→ **Problem requirements**: Below is some data. Retype exactly the lines starting at the one with "export DETAILED_ROUTE_END_ITERATION = 16" and ending at the one with "set_input_delay 1.975 -clock".

Collected data
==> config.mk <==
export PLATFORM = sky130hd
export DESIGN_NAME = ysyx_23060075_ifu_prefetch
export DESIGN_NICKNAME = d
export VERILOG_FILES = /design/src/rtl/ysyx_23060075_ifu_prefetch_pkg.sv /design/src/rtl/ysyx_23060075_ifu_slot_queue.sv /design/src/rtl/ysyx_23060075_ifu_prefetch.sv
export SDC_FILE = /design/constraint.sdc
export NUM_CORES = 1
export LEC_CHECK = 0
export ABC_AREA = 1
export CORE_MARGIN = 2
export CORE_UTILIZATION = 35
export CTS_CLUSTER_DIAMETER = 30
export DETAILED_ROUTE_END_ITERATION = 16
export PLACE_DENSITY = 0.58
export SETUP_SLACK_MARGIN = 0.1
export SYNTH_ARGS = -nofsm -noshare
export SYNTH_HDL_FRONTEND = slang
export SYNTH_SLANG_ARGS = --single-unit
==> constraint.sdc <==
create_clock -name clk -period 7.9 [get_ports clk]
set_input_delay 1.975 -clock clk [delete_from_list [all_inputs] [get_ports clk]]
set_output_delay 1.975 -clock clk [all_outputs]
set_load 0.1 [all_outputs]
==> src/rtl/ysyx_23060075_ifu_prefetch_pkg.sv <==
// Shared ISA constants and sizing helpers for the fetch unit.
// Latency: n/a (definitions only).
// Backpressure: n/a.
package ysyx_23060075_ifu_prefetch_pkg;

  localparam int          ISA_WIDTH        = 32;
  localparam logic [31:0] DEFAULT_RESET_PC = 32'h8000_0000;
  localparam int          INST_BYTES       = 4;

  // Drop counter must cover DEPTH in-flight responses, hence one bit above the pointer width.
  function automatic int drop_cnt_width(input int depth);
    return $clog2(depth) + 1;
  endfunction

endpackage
---
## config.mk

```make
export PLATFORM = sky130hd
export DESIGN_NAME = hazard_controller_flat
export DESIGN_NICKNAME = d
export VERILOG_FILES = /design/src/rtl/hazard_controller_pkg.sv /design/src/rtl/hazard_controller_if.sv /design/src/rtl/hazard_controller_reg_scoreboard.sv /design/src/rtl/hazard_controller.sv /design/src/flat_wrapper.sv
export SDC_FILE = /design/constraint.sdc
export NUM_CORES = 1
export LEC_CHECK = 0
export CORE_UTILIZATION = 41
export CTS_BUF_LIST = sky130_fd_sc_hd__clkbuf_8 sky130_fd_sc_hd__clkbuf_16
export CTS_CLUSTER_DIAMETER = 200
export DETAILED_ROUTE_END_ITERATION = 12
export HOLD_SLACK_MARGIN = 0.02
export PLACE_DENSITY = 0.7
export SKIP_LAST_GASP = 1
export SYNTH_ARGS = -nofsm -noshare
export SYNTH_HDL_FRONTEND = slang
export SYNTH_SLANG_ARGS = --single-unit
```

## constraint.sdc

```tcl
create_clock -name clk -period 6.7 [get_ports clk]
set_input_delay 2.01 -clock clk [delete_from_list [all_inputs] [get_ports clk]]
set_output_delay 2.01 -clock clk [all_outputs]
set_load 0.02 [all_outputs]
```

→ **The answer**:
export DETAILED_ROUTE_END_ITERATION = 16
export PLACE_DENSITY = 0.58
export SETUP_SLACK_MARGIN = 0.1
export SYNTH_ARGS = -nofsm -noshare
export SYNTH_HDL_FRONTEND = slang
export SYNTH_SLANG_ARGS = --single-unit
==> constraint.sdc <==
create_clock -name clk -period 7.9 [get_ports clk]
set_input_delay 1.975 -clock clk [delete_from_list [all_inputs] [get_ports clk]]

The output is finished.